Boycott calls follow Israel's Entry into Venice Biennale 2026
Israel's participation at the 2026 Venice Biennale has reignited calls for a boycott, two years after Israel's pavilion was closed due to protests.
The Israeli culture ministry has not yet officially announced its pavilion for this year, the sculptor representing the country, Belu-Simion Fainaru, told ARTnews that he is welcoming the opportunity.
The Haifa-based artist said his installation will not be on show at Israel's dedicated site in the Giardini because it is undergoing renovation. Instead it will be staged in the Arsenale.
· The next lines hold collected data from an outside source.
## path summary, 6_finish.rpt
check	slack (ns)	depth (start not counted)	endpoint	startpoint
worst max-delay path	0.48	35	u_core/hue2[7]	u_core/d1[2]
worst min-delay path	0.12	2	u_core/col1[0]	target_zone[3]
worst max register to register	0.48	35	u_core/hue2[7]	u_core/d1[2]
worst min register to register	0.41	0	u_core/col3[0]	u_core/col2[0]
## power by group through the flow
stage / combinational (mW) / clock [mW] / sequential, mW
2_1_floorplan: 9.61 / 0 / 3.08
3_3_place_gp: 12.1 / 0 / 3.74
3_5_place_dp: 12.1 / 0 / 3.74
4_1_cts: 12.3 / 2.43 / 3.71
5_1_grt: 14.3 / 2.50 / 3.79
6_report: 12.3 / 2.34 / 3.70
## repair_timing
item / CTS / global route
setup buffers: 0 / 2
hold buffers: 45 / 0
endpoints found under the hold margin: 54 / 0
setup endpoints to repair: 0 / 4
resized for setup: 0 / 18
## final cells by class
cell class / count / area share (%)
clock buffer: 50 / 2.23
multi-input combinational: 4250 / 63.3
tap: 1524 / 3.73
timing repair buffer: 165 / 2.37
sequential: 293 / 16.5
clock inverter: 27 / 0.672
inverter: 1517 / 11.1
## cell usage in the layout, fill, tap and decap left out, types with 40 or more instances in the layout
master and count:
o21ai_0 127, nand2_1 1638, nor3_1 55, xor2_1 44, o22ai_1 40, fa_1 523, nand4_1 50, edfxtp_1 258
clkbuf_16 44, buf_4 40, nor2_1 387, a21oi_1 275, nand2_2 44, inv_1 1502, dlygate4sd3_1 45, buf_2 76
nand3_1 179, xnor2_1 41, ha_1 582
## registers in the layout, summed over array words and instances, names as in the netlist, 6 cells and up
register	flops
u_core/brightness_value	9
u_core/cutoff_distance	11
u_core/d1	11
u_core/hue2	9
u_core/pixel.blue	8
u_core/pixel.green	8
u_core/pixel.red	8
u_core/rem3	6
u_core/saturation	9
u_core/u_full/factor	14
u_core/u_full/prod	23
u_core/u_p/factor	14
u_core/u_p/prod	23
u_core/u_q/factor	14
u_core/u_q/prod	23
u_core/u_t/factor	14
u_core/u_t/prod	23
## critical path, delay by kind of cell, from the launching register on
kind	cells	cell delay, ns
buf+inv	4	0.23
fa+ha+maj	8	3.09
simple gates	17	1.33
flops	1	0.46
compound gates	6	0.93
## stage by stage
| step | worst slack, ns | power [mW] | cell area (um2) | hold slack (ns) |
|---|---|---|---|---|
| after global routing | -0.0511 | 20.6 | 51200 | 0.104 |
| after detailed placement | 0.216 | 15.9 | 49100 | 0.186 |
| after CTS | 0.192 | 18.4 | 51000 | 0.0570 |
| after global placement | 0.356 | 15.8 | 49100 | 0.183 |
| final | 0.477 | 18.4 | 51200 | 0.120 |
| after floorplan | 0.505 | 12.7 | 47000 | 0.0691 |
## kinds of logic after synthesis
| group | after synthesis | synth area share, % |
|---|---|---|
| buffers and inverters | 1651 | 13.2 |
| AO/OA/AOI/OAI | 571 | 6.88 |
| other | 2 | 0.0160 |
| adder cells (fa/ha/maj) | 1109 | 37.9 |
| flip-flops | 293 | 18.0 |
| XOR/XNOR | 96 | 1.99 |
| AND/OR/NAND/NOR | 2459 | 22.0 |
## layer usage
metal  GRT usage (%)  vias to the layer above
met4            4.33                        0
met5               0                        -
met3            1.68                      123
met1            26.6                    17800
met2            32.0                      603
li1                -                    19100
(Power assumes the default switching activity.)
## src/hw/rtl/mer_pkg.sv

```systemverilog
// ----------------------------------------------------------------------------
// mer_pkg
// Shared types and constants of the midpoint ellipse rasterizer.
// ----------------------------------------------------------------------------
package mer_pkg;

  localparam int COORD_WIDTH_DEF = 10;
  localparam int COLOR_WIDTH     = 16;
  localparam int CFG_INDEX_WIDTH = 3;
  localparam int CFG_DATA_WIDTH  = 16;

  localparam int CANVAS_LEFT_RST   = 0;
  localparam int CANVAS_RIGHT_RST  = 319;
  localparam int CANVAS_TOP_RST    = 0;
  localparam int CANVAS_BOTTOM_RST = 239;

  localparam logic CMD_START = 1'b0;
  localparam logic CMD_NEXT  = 1'b1;

  typedef enum logic [CFG_INDEX_WIDTH-1:0] {
    REG_CANVAS_LEFT   = 3'd0,
    REG_CANVAS_RIGHT  = 3'd1,
    REG_CANVAS_TOP    = 3'd2,
    REG_CANVAS_BOTTOM = 3'd3,
    REG_DRAW_COLOR    = 3'd4
  } cfg_reg_t;

  typedef enum logic [1:0] {
    REGION_DONE = 2'd0,
    REGION_ONE  = 2'd1,
    REGION_TWO  = 2'd2
  } region_t;

  typedef enum logic [3:0] {
    ST_IDLE,
    ST_AXES,
    ST_MUL_A,
    ST_MUL_B,
    ST_MUL_AB,
    ST_MUL_BA,
    ST_INIT,
    ST_EVAL
  } ctrl_state_t;

  typedef enum logic [3:0] {
    DP_NOP,
    DP_LOAD,
    DP_AXES,
    DP_MUL_AA,
    DP_MUL_BB,
    DP_MUL_AAB,
    DP_MUL_BBA,
    DP_INIT1,
    DP_INIT2,
    DP_STEP1,
    DP_STEP2,
    DP_FINISH
  } dp_op_t;

  typedef struct packed {
    dp_op_t op;
  } dp_cmd_t;

  typedef struct packed {
    logic grad_lt;
    logic grad_gt;
    logic out_busy;
  } dp_status_t;

endpackage

```

## src/hw/rtl/mer_ctrl.sv

```systemverilog
// ----------------------------------------------------------------------------
// mer_ctrl
// Sequencer for setup and point stepping of the ellipse rasterizer.
// ----------------------------------------------------------------------------
module mer_ctrl (
  input  logic                clk,
  input  logic                rst,
  input  logic                in_valid,
  output logic                in_ready,
  input  logic                in_cmd,
  input  mer_pkg::dp_status_t status,
  output mer_pkg::dp_cmd_t    dp_cmd
);
  import mer_pkg::*;

  ctrl_state_t state, state_next;
  region_t     region, region_next;

  always_ff @(posedge clk) begin
    if (rst) begin
      state  <= ST_IDLE;
      region <= REGION_DONE;
    end else begin
      state  <= state_next;
      region <= region_next;
    end
  end

  always_comb begin
    state_next  = state;
    region_next = region;
    dp_cmd.op   = DP_NOP;
    in_ready    = 1'b0;
    case (state)
      ST_IDLE: begin
        in_ready = 1'b1;
        if (in_valid) begin
          if (in_cmd == CMD_START) begin
            dp_cmd.op  = DP_LOAD;
            state_next = ST_AXES;
          end else begin
            state_next = ST_EVAL;
          end
        end
      end
      ST_AXES: begin
        dp_cmd.op  = DP_AXES;
        state_next = ST_MUL_A;
      end
      ST_MUL_A: begin
        dp_cmd.op  = DP_MUL_AA;
        state_next = ST_MUL_B;
      end
      ST_MUL_B: begin
        dp_cmd.op  = DP_MUL_BB;
        state_next = ST_MUL_AB;
      end
      ST_MUL_AB: begin
        dp_cmd.op  = DP_MUL_AAB;
        state_next = ST_MUL_BA;
      end
      ST_MUL_BA: begin
        dp_cmd.op  = DP_MUL_BBA;
        state_next = ST_INIT;
      end
      ST_INIT: begin
        dp_cmd.op   = DP_INIT1;
        region_next = REGION_ONE;
        state_next  = ST_IDLE;
      end
      ST_EVAL: begin
        if (!status.out_busy) begin
          case (region)
            REGION_ONE: begin
              if (status.grad_lt) begin
                dp_cmd.op  = DP_STEP1;
                state_next = ST_IDLE;
              end else begin
                dp_cmd.op   = DP_INIT2;
                region_next = REGION_TWO;
              end
            end
            REGION_TWO: begin
              state_next = ST_IDLE;
              if (status.grad_gt) begin
                dp_cmd.op = DP_STEP2;
              end else begin
                dp_cmd.op   = DP_FINISH;
                region_next = REGION_DONE;
              end
            end
            default: begin
              dp_cmd.op   = DP_FINISH;
              region_next = REGION_DONE;
              state_next  = ST_IDLE;
            end
          endcase
        end
      end
      default: begin
        state_next = ST_IDLE;
      end
    endcase
  end

endmodule

```

## src/hw/rtl/mer_datapath.sv

```systemverilog
// ----------------------------------------------------------------------------
// mer_datapath
// Canvas registers, setup arithmetic with a shared multiplier, midpoint
// stepping and the result register of the ellipse rasterizer.
// ----------------------------------------------------------------------------
module mer_datapath #(
  parameter int COORD_WIDTH = mer_pkg::COORD_WIDTH_DEF
) (
  input  logic                               clk,
  input  logic                               rst,
  input  logic                               cfg_we,
  input  logic [mer_pkg::CFG_INDEX_WIDTH-1:0] cfg_index,
  input  logic [mer_pkg::CFG_DATA_WIDTH-1:0]  cfg_data,
  input  logic [COORD_WIDTH-1:0]             anchor_x,
  input  logic [COORD_WIDTH-1:0]             anchor_y,
  input  logic [COORD_WIDTH-1:0]             drag_x,
  input  logic [COORD_WIDTH-1:0]             drag_y,
  input  mer_pkg::dp_cmd_t                   dp_cmd,
  output mer_pkg::dp_status_t                status,
  input  logic                               out_ready,
  output logic                               out_valid,
  output logic [COORD_WIDTH-1:0]             x_right,
  output logic [COORD_WIDTH-1:0]             x_left,
  output logic [COORD_WIDTH-1:0]             y_lower,
  output logic [COORD_WIDTH-1:0]             y_upper,
  output logic [mer_pkg::COLOR_WIDTH-1:0]    pixel_color,
  output logic                               points_valid,
  output logic                               finished
);
  import mer_pkg::*;

  localparam int W  = COORD_WIDTH;
  localparam int DW = 3 * W + 3;

  logic [W-1:0]             canvas_left, canvas_right, canvas_top, canvas_bottom;
  logic [COLOR_WIDTH-1:0]   draw_color;

  logic [W-1:0]             ax, ay, dx, dy;
  logic [W-1:0]             dx_clamp, dy_clamp;
  logic [W-1:0]             lx, hx, ly, hy;
  logic [W:0]               sum_x, sum_y;
  logic [W-1:0]             cx_new, cy_new;

  logic [W-1:0]             center_x, center_y, semi_a, semi_b;
  logic [2*W-1:0]           a_squared, b_squared;
  logic [3*W-1:0]           aab, bba;
  logic [W-1:0]             step_x, step_y;
  logic signed [DW-1:0]     grad_x, grad_y, decision;

  logic [2*W-1:0]           mul_a;
  logic [W-1:0]             mul_b;
  logic [3*W-1:0]           product;

  logic signed [DW-1:0]     asq_d, bsq_d, aab_d, bba_d, aq_d, bq_d, two_asq, two_bsq;
  logic signed [DW-1:0]     gx_inc, gx_dec, gy_inc, gy_dec;

  always_ff @(posedge clk) begin
    if (rst) begin
      canvas_left   <= W'(CANVAS_LEFT_RST);
      canvas_right  <= W'(CANVAS_RIGHT_RST);
      canvas_top    <= W'(CANVAS_TOP_RST);
      canvas_bottom <= W'(CANVAS_BOTTOM_RST);
      draw_color    <= '0;
    end else if (cfg_we) begin
      case (cfg_index)
        REG_CANVAS_LEFT:   canvas_left   <= cfg_data[W-1:0];
        REG_CANVAS_RIGHT:  canvas_right  <= cfg_data[W-1:0];
        REG_CANVAS_TOP:    canvas_top    <= cfg_data[W-1:0];
        REG_CANVAS_BOTTOM: canvas_bottom <= cfg_data[W-1:0];
        REG_DRAW_COLOR:    draw_color    <= cfg_data[COLOR_WIDTH-1:0];
        default: ;
      endcase
    end
  end

  always_comb begin
    if (drag_x < canvas_left) begin
      dx_clamp = canvas_left + W'(1);
    end else if (drag_x > canvas_right) begin
      dx_clamp = canvas_right - W'(1);
    end else begin
      dx_clamp = drag_x;
    end
    if (drag_y < canvas_top) begin
      dy_clamp = canvas_top + W'(1);
    end else if (drag_y > canvas_bottom) begin
      dy_clamp = canvas_bottom - W'(1);
    end else begin
      dy_clamp = drag_y;
    end
  end

  always_comb begin
    lx     = (ax < dx) ? ax : dx;
    hx     = (ax < dx) ? dx : ax;
    ly     = (ay < dy) ? ay : dy;
    hy     = (ay < dy) ? dy : ay;
    sum_x  = {1'b0, lx} + {1'b0, hx};
    sum_y  = {1'b0, ly} + {1'b0, hy};
    cx_new = sum_x[W:1];
    cy_new = sum_y[W:1];
  end

  always_comb begin
    case (dp_cmd.op)
      DP_MUL_AA: begin
        mul_a = {{W{1'b0}}, semi_a};
        mul_b = semi_a;
      end
      DP_MUL_BB: begin
        mul_a = {{W{1'b0}}, semi_b};
        mul_b = semi_b;
      end
      DP_MUL_AAB: begin
        mul_a = a_squared;
        mul_b = semi_b;
      end
      DP_MUL_BBA: begin
        mul_a = b_squared;
        mul_b = semi_a;
      end
      default: begin
        mul_a = '0;
        mul_b = '0;
      end
    endcase
    product = {{W{1'b0}}, mul_a} * {{(2*W){1'b0}}, mul_b};
  end

  always_comb begin
    asq_d   = {{(DW-2*W){1'b0}}, a_squared};
    bsq_d   = {{(DW-2*W){1'b0}}, b_squared};
    aab_d   = {{(DW-3*W){1'b0}}, aab};
    bba_d   = {{(DW-3*W){1'b0}}, bba};
    aq_d    = {{(DW-2*W+2){1'b0}}, a_squared[2*W-1:2]};
    bq_d    = {{(DW-2*W+2){1'b0}}, b_squared[2*W-1:2]};
    two_asq = {asq_d[DW-2:0], 1'b0};
    two_bsq = {bsq_d[DW-2:0], 1'b0};
    gx_inc  = grad_x + two_bsq;
    gx_dec  = grad_x - two_bsq;
    gy_inc  = grad_y + two_asq;
    gy_dec  = grad_y - two_asq;
  end

  always_ff @(posedge clk) begin
    case (dp_cmd.op)
      DP_LOAD: begin
        ax <= anchor_x;
        ay <= anchor_y;
        dx <= dx_clamp;
        dy <= dy_clamp;
      end
      DP_AXES: begin
        center_x <= cx_new;
        center_y <= cy_new;
        semi_a   <= hx - cx_new;
        semi_b   <= hy - cy_new;
      end
      DP_MUL_AA:  a_squared <= product[2*W-1:0];
      DP_MUL_BB:  b_squared <= product[2*W-1:0];
      DP_MUL_AAB: aab       <= product;
      DP_MUL_BBA: bba       <= product;
      DP_INIT1: begin
        step_x   <= '0;
        step_y   <= semi_b;
        grad_x   <= '0;
        grad_y   <= {aab_d[DW-2:0], 1'b0};
        decision <= bsq_d - aab_d + aq_d;
      end
      DP_INIT2: begin
        step_x   <= semi_a;
        step_y   <= '0;
        grad_x   <= {bba_d[DW-2:0], 1'b0};
        grad_y   <= '0;
        decision <= asq_d - bba_d + bq_d;
      end
      DP_STEP1: begin
        step_x <= step_x + W'(1);
        grad_x <= gx_inc;
        if (decision[DW-1]) begin
          decision <= decision + gx_inc + bsq_d;
        end else begin
          step_y   <= step_y - W'(1);
          grad_y   <= gy_dec;
          decision <= decision + gx_inc - gy_dec + bsq_d;
        end
      end
      DP_STEP2: begin
        step_y <= step_y + W'(1);
        grad_y <= gy_inc;
        if (decision[DW-1]) begin
          decision <= decision + gy_inc + asq_d;
        end else begin
          step_x   <= step_x - W'(1);
          grad_x   <= gx_dec;
          decision <= decision + gy_inc - gx_dec + asq_d;
        end
      end
      default: ;
    endcase
  end

  always_ff @(posedge clk) begin
    if (dp_cmd.op == DP_STEP1 || dp_cmd.op == DP_STEP2) begin
      x_right      <= center_x + step_x;
      x_left       <= center_x - step_x;
      y_lower      <= center_y + step_y;
      y_upper      <= center_y - step_y;
      pixel_color  <= draw_color;
      points_valid <= 1'b1;
      finished     <= 1'b0;
    end else if (dp_cmd.op == DP_FINISH) begin
      x_right      <= '0;
      x_left       <= '0;
      y_lower      <= '0;
      y_upper      <= '0;
      pixel_color  <= draw_color;
      points_valid <= 1'b0;
      finished     <= 1'b1;
    end
  end

  always_ff @(posedge clk) begin
    if (rst) begin
      out_valid <= 1'b0;
    end else if (dp_cmd.op == DP_STEP1 || dp_cmd.op == DP_STEP2 ||
                 dp_cmd.op == DP_FINISH) begin
      out_valid <= 1'b1;
    end else if (out_ready) begin
      out_valid <= 1'b0;
    end
  end

  assign status.grad_lt  = grad_x < grad_y;
  assign status.grad_gt  = grad_x > grad_y;
  assign status.out_busy = out_valid && !out_ready;

endmodule

```

## src/hw/rtl/midpoint_ellipse_rasterizer_top.sv

```systemverilog
// ----------------------------------------------------------------------------
// midpoint_ellipse_rasterizer_top
// Midpoint ellipse rasterizer: a start transaction sets up an ellipse from two
// corners; each next transaction returns a group of four symmetric points or an end marker.
// ----------------------------------------------------------------------------
// Setup: a start transaction holds s_tready low through the center step, the four
// multiplies on one shared multiplier and the initial terms, then raises it again.
// A next transaction goes to the evaluate step, which waits while a result stalls,
// first loads the region 2 terms when crossing from region 1 to region 2, and then
// fills the result register behind m_tvalid; s_tready stays low until it is done.
// Reset clears control state and the result valid flag and loads the canvas reset bounds.
module midpoint_ellipse_rasterizer_top #(
  parameter int COORD_WIDTH = mer_pkg::COORD_WIDTH_DEF
) (
  input  logic                                clk,
  input  logic                                rst,
  input  logic                                cfg_we,
  input  logic [mer_pkg::CFG_INDEX_WIDTH-1:0] cfg_index,
  input  logic [mer_pkg::CFG_DATA_WIDTH-1:0]  cfg_data,
  input  logic                                s_tvalid,
  output logic                                s_tready,
  // anchor_x, anchor_y, drag_x, drag_y, zero fill
  input  logic [((4*COORD_WIDTH+7)/8)*8-1:0]  s_tdata,
  // cmd
  input  logic                                s_tuser,
  output logic                                m_tvalid,
  input  logic                                m_tready,
  // x_right, x_left, y_lower, y_upper, pixel_color, zero fill
  output logic [((4*COORD_WIDTH+mer_pkg::COLOR_WIDTH+7)/8)*8-1:0] m_tdata,
  // points_valid, finished
  output logic [1:0]                          m_tuser
);
  import mer_pkg::*;

  localparam int W       = COORD_WIDTH;
  localparam int OUT_RAW = 4 * W + COLOR_WIDTH;
  localparam int OUT_W   = ((OUT_RAW + 7) / 8) * 8;

  dp_cmd_t                dp_cmd;
  dp_status_t             status;
  logic [W-1:0]           x_right, x_left, y_lower, y_upper;
  logic [COLOR_WIDTH-1:0] pixel_color;
  logic                   points_valid, finished;

  mer_ctrl u_ctrl (
    .clk      (clk),
    .rst      (rst),
    .in_valid (s_tvalid),
    .in_ready (s_tready),
    .in_cmd   (s_tuser),
    .status   (status),
    .dp_cmd   (dp_cmd)
  );

  mer_datapath #(
    .COORD_WIDTH (COORD_WIDTH)
  ) u_datapath (
    .clk          (clk),
    .rst          (rst),
    .cfg_we       (cfg_we),
    .cfg_index    (cfg_index),
    .cfg_data     (cfg_data),
    .anchor_x     (s_tdata[W-1:0]),
    .anchor_y     (s_tdata[2*W-1:W]),
    .drag_x       (s_tdata[3*W-1:2*W]),
    .drag_y       (s_tdata[4*W-1:3*W]),
    .dp_cmd       (dp_cmd),
    .status       (status),
    .out_ready    (m_tready),
    .out_valid    (m_tvalid),
    .x_right      (x_right),
    .x_left       (x_left),
    .y_lower      (y_lower),
    .y_upper      (y_upper),
    .pixel_color  (pixel_color),
    .points_valid (points_valid),
    .finished     (finished)
  );

  assign m_tdata = OUT_W'({pixel_color, y_upper, y_lower, x_left, x_right});
  assign m_tuser = {finished, points_valid};

endmodule

```

## config.mk

```make
export PLATFORM = sky130hd
export DESIGN_NAME = midpoint_ellipse_rasterizer_top
export DESIGN_NICKNAME = d
export VERILOG_FILES = /design/src/hw/rtl/mer_pkg.sv /design/src/hw/rtl/mer_ctrl.sv /design/src/hw/rtl/mer_datapath.sv /design/src/hw/rtl/midpoint_ellipse_rasterizer_top.sv
export SDC_FILE = /design/constraint.sdc
export NUM_CORES = 2
export LEC_CHECK = 0
export ABC_AREA = 1
export BUFFER_PORTS_ARGS = -buffer_cell sky130_fd_sc_hd__buf_2
export CORE_MARGIN = 2
export CORE_UTILIZATION = 45
export DETAILED_ROUTE_END_ITERATION = 8
export PLACE_DENSITY = 0.67
export SLEW_MARGIN = 20
export SYNTH_ARGS = -nofsm -noshare
export SYNTH_HDL_FRONTEND = slang
export SYNTH_SLANG_ARGS = --single-unit
export TNS_END_PERCENT = 10
```

## constraint.sdc

```tcl
create_clock -name clk -period 8.85 [get_ports clk]
set_input_delay 0.885 -clock clk [delete_from_list [all_inputs] [get_ports clk]]
set_output_delay 0.885 -clock clk [all_outputs]
set_load 0.1 [all_outputs]
```

==> results.md <==
* Initial Util at between 40% and 50%
* H-tree levels at 2
* Number of global-route vias before repair at roughly 53000
* Clock sinks at about 420
* Syn-to-layout area delta at 11.2%
* Yosys top cell by area: edfxtp_1
* CP max FO at 6
* CP startpoint kind: flip-flop
* Reg2Reg Depth at 35
* CP max-delay cell: edfxtp_1
* Worst path most repeated cell: nand2_1
* Die Area at between 100000 and 150000 um^2
* FF-to-FF Start: u_datapath.b_squared[3]$_DFFE_PN_
* Fin area at 58600 um^2
* Clk buf depth at 3
* Final Routed Wirelength at between 200000 and 300000 um
* FMAX at around 120 MHz
* Remaining Overflow, GRT at 0
* Die span in y at about 350 um
* Nets@finish at 8747
* Synth cell types at 58
* Skew-Pair Late Insertion Delay at around 0.68 ns
* Final Critical Period at between 8 and 9 ns
* Fillers at 11900
* Wire per inst at 26.6 um
* # port buffers at 124
* Most numerous cell in the Yosys netlist: nand2_1
* Max-slew violations at 0
* Ports at between 100 and 150
* Fraction of layout instances using a drive strength above 1 at 7.47%
* Slowest stage delay, CP at 0.55 ns
* Sequential-to-total area share from yosys stat at around 22%
* Mean Syn Cell Area at just under 7 um^2
* Critical Path AT at ~9 ns
* Hold Path Depth at 1
* Count of flip-flops with a built-in enable after synthesis at ~350
* Top cells by count, synth: 1856 x nand2_1, 1309 x inv_1, 773 x nor2_1
* Largest cells by area after synthesis: edfxtp_1 20%, ha_1 14%, nand2_1 13%, inv_1 9.3%, fa_1 7.7%
* Antenna violations before repair at 13
* Warnings from Yosys at 0
* R2r setup slk at between 0.2 and 0.25 ns
* Vias per std cell at 5.79
* Setup violators final at 0
* Number of nets with antenna violations after routing at 0
* Synthesized area at about 53000 um^2
* Row count at approximately 130
* Number of hold violations in the final report at 0
* Reg area at 11800 um^2
* Period Utilization, post-route at just under 100%
* Number of post-CTS setup repair buffers at 0
* Core Region at 116000 um^2
* Clk_skew at 0.0401 ns
* Total global-route track usage at 41.0%
* Core Util, Final at roughly 50%
* Via count at 54800
* Global-route wire length before repair at 357000 um
* Worst Slack Setup Final at between 0.2 and 0.25 ns
* Worst Hold Launch: s_tdata[7]
* Root Driver: clkbuf_16
* Multi-input logic area at approximately 35000 um^2
* Syn Nets at ~8400
* R2R Path End: u_datapath.decision[23]$_DFFE_PP_
* Die X at 346 um
* CTS tree: done
* Hold Path Class: primary input to flip-flop
* CP required at slightly above 9 ns
* DRT iter0 DRCs at 5744
* Max_cap viols at 0
* Asr flop ratio synth at 0%
* Synthesized flop and latch total at 415
* Setup WS pre-CTS at ~0.27 ns
* Hold EP: u_datapath.ax[7]$_DFFE_PN_
* Least-Margin Pin Slew at roughly 1.3 ns
* CP endpoint kind: flip-flop
* Drt drc at 0
* DRT Pass-1 Iters at 6
* Setup TNS at 0 ns
* Status: finished, final reports clean
* Synth Flop Type: edfxtp_1
* Top cell type's share of synthesized area at between 20% and 30%
* Number of buffers created by CTS at 51
* Setup CP Type: flip-flop to flip-flop
* Area after DPL at between 50000 and 60000 um^2
* Cells after Synth at roughly 7600
* Slew HR at 14.3%
* Largest net degree at the start of global routing at 55
* Worst-path clk slew at approximately 0.06 ns
* Hpwl dp at 214000 um
* RSZ-0062 raised after global routing: no
* Gpl congestion at 1.15
==> what timing repair did <==
item,in CTS,in global routing
setup endpoints to repair,0,8
gates resized for setup,0,4
hold buffers,0,0
==> registers in the layout, summed over array words and instances (netlist names), 16 cells and up <==
signal,cells
u_datapath.aab,30
u_datapath.draw_color,16
u_datapath.b_squared,20
u_datapath.grad_y,32
u_datapath.decision,33
u_datapath.pixel_color,16
u_datapath.a_squared,20
u_datapath.bba,30
u_datapath.grad_x,32
==> routing by layer <==
layer | routed length (um) | global-route usage (%) | up-vias
met5 | 40 | 0 | -
met4 | 17800 | 24.3 | 6
met3 | 22700 | 7.34 | 589
met2 | 114000 | 66.8 | 2758
met1 | 97500 | 50.7 | 26200
li1 | - | - | 25200
==> worst max path at each step <==
stage	slack, ns	depth (start not counted)	end	from
after floorplan	1.21	31	u_datapath.aab[28]$_DFFE_PN_	u_ctrl.state[0]$_SDFFE_PP0P_
after global placement	0.14	35	u_datapath.decision[23]$_DFFE_PP_	u_datapath.b_squared[3]$_DFFE_PN_
after detailed placement	0.27	35	u_datapath.decision[23]$_DFFE_PP_	u_datapath.b_squared[3]$_DFFE_PN_
after CTS	0.26	35	u_datapath.decision[23]$_DFFE_PP_	u_datapath.b_squared[3]$_DFFE_PN_
after global routing	0.004	35	u_datapath.decision[23]$_DFFE_PP_	u_datapath.b_squared[3]$_DFFE_PN_
final	0.23	35	u_datapath.decision[23]$_DFFE_PP_	u_datapath.b_squared[3]$_DFFE_PN_
==> metrics by stage <==
step | hold WS, ns | instances
after global placement | 0.412 | 9359
after detailed placement | 0.419 | 9359
after floorplan | 0.409 | 7574
after global routing | 0.357 | 9455
after CTS | 0.345 | 9453
final | 0.375 | 9461
==> cell usage in the layout, fill, tap and decap left out, drive strengths merged, types with 24 or more instances in the layout <==
master,instances
o21ai,387
nand2,1860
ha,591
nor2,778
xor2,303
a21oi,560
a21o,24
nor3,93
or2,35
edfxtp,351
nand4,113
nor4,24
buf,394
xnor2,56
a31oi,30
o21bai,61
o22ai,26
nand3,377
dfxtp,64
inv,1321
fa,202
o211ai,55
clkbuf,67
The news has drawn sharp criticism from the Art Not Genocide Alliance, an artist-led collective that helped organise protests during the 2024 Venice Biennale.
In a statement shared on its Instagram account, the group has renewed its demand for Israel’s exclusion, declaring: “No genocide pavilion at the Venice Biennale 2026.”
“After more than 700 days of genocide and 77 years of occupation, apartheid and ethnic cleansing, the Biennale’s decision to provide a platform to a state engaged in these atrocities cannot be tolerated,” the statement said.
Fainaru is opposed to a boycott. “Art is a place for dialogue, not for exclusion,” he told ARTnews. He said his installation is intended as a “vision of hope and human feeling, the total opposite of boycott and exclusion, giving space to everybody”.
Fainaru's pavilion, titled Rose of Nothingness, will centre on a large-scale installation inspired by poet Paul Celan’s notion of “black milk”. The work will feature 16 pipes dripping black water into a pool, with the number referencing transformation in Kabbalah, the Jewish mystical tradition.